Religion is not a monolith

Lack of nuanced thinking jeopardizes cooperation

Religion is a touchy subject but also a nuanced issue. How should people of faith, atheists, and all that lies in between tackle their differences?

Harry Metcalfe via Creative Commons license

Religion is a touchy subject but also a nuanced issue. How should people of faith, atheists, and all that lies in between tackle their differences?

Here’s a hot take: the sentiment “I’m against all religion indiscriminately” is not something radical or praiseworthy, and it alienates rather than paves the way for progress.

Religion is a pretty touchy subject. There are debates around the country of whether religious freedoms come above human rights, specifically in association with the LGBT community. Things can get legally messy, as seen in the recently heard “gay wedding cake” Supreme Court case. Despite the controversy, generally speaking, moral sanity would dictate that human rights are something separate from personal ideology. While some may see it as a double bind, in reality, there is no right to oppression, no matter your religion.

But how do these conversations affect societal view of religion and its adherents? If so many religions condemn people for arbitrary reasons, should we really be endorsing these institutions? Perhaps not. Perhaps all religion is a prison that leads only to small mindedness, and we’d all be much better off in a secular society.

But there are a lot of problems with these ideas. Even if these speculations were possible to determine, they aren’t very helpful. Eighty-four percent of the global population identifies as having a faith of some sort. Asking them to abandon that is unrealistic and not at all fair. Extremist sects that imbue violence and hatred in their followers are something that we should always condemn, but what do we do about people whose faith isn’t so black and white? What do we do about slight differences in worldview, and their effect on practical change?

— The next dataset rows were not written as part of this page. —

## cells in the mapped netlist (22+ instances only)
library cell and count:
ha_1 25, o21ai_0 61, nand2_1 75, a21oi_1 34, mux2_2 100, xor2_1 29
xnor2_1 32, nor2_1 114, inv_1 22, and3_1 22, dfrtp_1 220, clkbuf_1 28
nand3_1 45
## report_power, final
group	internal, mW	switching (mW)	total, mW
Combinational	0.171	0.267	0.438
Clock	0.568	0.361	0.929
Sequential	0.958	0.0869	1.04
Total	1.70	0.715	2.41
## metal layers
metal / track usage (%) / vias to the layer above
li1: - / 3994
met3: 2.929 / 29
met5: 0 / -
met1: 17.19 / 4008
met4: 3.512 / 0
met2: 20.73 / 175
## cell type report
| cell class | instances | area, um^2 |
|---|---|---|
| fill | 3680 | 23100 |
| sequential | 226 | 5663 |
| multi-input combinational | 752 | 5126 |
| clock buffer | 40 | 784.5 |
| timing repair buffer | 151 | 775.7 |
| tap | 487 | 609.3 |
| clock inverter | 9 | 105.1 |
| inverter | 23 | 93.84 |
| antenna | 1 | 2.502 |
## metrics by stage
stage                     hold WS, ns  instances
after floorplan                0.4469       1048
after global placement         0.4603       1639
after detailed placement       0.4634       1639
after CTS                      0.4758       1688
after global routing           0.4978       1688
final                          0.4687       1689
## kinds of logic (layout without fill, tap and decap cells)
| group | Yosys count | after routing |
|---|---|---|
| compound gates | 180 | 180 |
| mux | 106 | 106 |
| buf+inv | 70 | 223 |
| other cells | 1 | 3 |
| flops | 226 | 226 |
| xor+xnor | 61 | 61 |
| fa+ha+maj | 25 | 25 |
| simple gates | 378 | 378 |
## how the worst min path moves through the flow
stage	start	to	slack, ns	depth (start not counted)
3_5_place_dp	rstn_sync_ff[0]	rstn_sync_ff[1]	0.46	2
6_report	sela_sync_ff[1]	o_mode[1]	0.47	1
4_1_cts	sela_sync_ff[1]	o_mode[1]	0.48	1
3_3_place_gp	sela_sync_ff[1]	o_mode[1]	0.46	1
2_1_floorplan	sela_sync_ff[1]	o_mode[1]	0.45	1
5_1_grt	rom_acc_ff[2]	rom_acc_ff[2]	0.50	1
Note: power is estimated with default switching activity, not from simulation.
--- config.mk ---
export PLATFORM = sky130hd
export DESIGN_NAME = adcc_ctrl
export DESIGN_NICKNAME = d
export VERILOG_FILES = /design/src/adcc_pkg.sv /design/src/adcc_ctrl.sv
export SDC_FILE = /design/constraint.sdc
export NUM_CORES = 1
export LEC_CHECK = 0
export BUFFER_PORTS_ARGS = -buffer_cell sky130_fd_sc_hd__buf_4
export CORE_UTILIZATION = 55
export DETAILED_ROUTE_END_ITERATION = 16
export PLACE_DENSITY = 0.79
export SLEW_MARGIN = 20
export SYNTH_ARGS = -nofsm -noshare
export SYNTH_HDL_FRONTEND = slang
export SYNTH_SLANG_ARGS = --single-unit
--- constraint.sdc ---
create_clock -name aclk -period 2.77 [get_ports aclk]
set_clock_uncertainty 0.1 [all_clocks]
set_input_delay 0.277 -clock aclk [delete_from_list [all_inputs] [get_ports aclk]]
set_output_delay 0.277 -clock aclk [all_outputs]
set_load 0.03 [all_outputs]
==> config.mk <==
export PLATFORM = sky130hd
export DESIGN_NAME = drive_keypad_control
export DESIGN_NICKNAME = d
export VERILOG_FILES = /design/src/keypad_pkg.sv /design/src/key_debounce.sv /design/src/din_weigh.sv /design/src/drive_keypad_control.sv
export VERILOG_INCLUDE_DIRS = /design/src
export SDC_FILE = /design/constraint.sdc
export NUM_CORES = 1
export LEC_CHECK = 0
export BUFFER_PORTS_ARGS = -buffer_cell sky130_fd_sc_hd__buf_2
export CORE_MARGIN = 3
export CORE_UTILIZATION = 37
export CTS_BUF_LIST = sky130_fd_sc_hd__clkbuf_4
export DETAILED_ROUTE_END_ITERATION = 6
export GPL_TIMING_DRIVEN = 1
export PLACE_DENSITY = 0.54
export SETUP_SLACK_MARGIN = 0.3
export SLEW_MARGIN = 20
export SYNTH_ARGS = -nofsm -noshare
export SYNTH_HDL_FRONTEND = slang
export SYNTH_SLANG_ARGS = --single-unit
==> constraint.sdc <==
create_clock -name pclk -period 2.58 [get_ports pclk]
set_input_delay 0.258 -clock pclk [delete_from_list [all_inputs] [get_ports pclk]]
set_output_delay 0.258 -clock pclk [all_outputs]
set_load 0.03 [all_outputs]
==> src/keypad_params.svh <==
// constants for the drive keypad control block
`ifndef KEYPAD_PARAMS_SVH
`define KEYPAD_PARAMS_SVH

// ---------------------------------------------------------------
// clock and key timing
// ---------------------------------------------------------------
`define CLK_PERIOD_NS      5
`define KEY_DEBOUNCE_US    10000
`define KEY_DEBOUNCE_CYC   ((`KEY_DEBOUNCE_US * 1000) / `CLK_PERIOD_NS)

// ---------------------------------------------------------------
// key positions in the press vector
// ---------------------------------------------------------------
`define KEY_COUNT          10
`define K_FUNC             0
`define K_DATA             1
`define K_ENTER            2
`define K_SHIFT            3
`define K_INC              4
`define K_DEC              5
`define K_FWD              6
`define K_REV              7
`define K_STOP             8
`define K_RESET            9

// ---------------------------------------------------------------
// register byte offsets
// ---------------------------------------------------------------
`define OFF_CTRL           8'h00
`define OFF_STATUS         8'h04
`define OFF_EDIT           8'h08
`define OFF_FREQ           8'h0c
`define OFF_DIN            8'h10

// ---------------------------------------------------------------
// field reset values and codes
// ---------------------------------------------------------------
`define SRC_PANEL_KEYS     2'h0
`define SRC_PANEL_POT      2'h1
`define RST_FREQ_SRC       2'h1
`define RST_DISP_SEL       5'h01
`define DISP_SEL_DIN       5'h0b
`define DISP_SEL_CODE      8'h04
`define MON_LAST           3'h4

`endif

==> src/keypad_pkg.sv <==
// types shared by the drive keypad control block
package keypad_pkg;

	// panel operating modes
	typedef enum logic [1:0] {
		MODE_CTRL,
		MODE_CODE,
		MODE_LOAD,
		MODE_EDIT
	} panel_mode_t;

	// rotation direction restriction
	typedef enum logic [1:0] {
		DIR_ANY,
		DIR_FWD_ONLY,
		DIR_REV_ONLY,
		DIR_RSVD
	} dir_limit_t;

endpackage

Church and state must still be separated. Scientific fact must still be prioritized over religious belief in public education. These are all worthy aims that give every student a solid foundation on which to develop their own belief systems (which increasingly hold faith and fact as not being mutually exclusive). But it is reckless to refuse to accept and understand that a person’s faith is not subject to change, not something that can be “enlightened” out of them.

The issue is that this intolerance endangers cooperation. Starting conversations by immediately letting a person know that you find most likely one of the most important aspects of their life to be nothing but idiotic conformity isn’t what leads to collaboration. It stops possibly revolutionary ideas in their tracks, and cuts off dialogue in a harmful way. It prevents compromise. This is dangerous, from the high stakes of policymaking to the smaller scale of interpersonal relationships.

Of course, this understanding should be a two-way street. People of faith must understand that self-proclaimed atheists are highly unlikely to suddenly believe in a god, and they have to be okay with that. Here we’ve examined a somewhat small movement among atheists, but it’d be odd to suggest that, in the case of the United States, a Protestant majority is somehow being oppressed by the voices of a few militant atheists. (In other words, don’t get carried away. But there is a rather important qualification: many religious groups are subject to discrimination when they fall into the minority, which is something to keep in mind when denouncing religion as a whole).

The discussion began with the LGBT community, and it’ll end there, too, because there’s an interesting piece of information that brings everything full circle. LGBT individuals may have a complicated relationship with religious sects that openly discriminate against them, but many are people of faith, and exist vibrantly, embodying what many see as a paradox. Do we denounce their happiness, their purpose, too?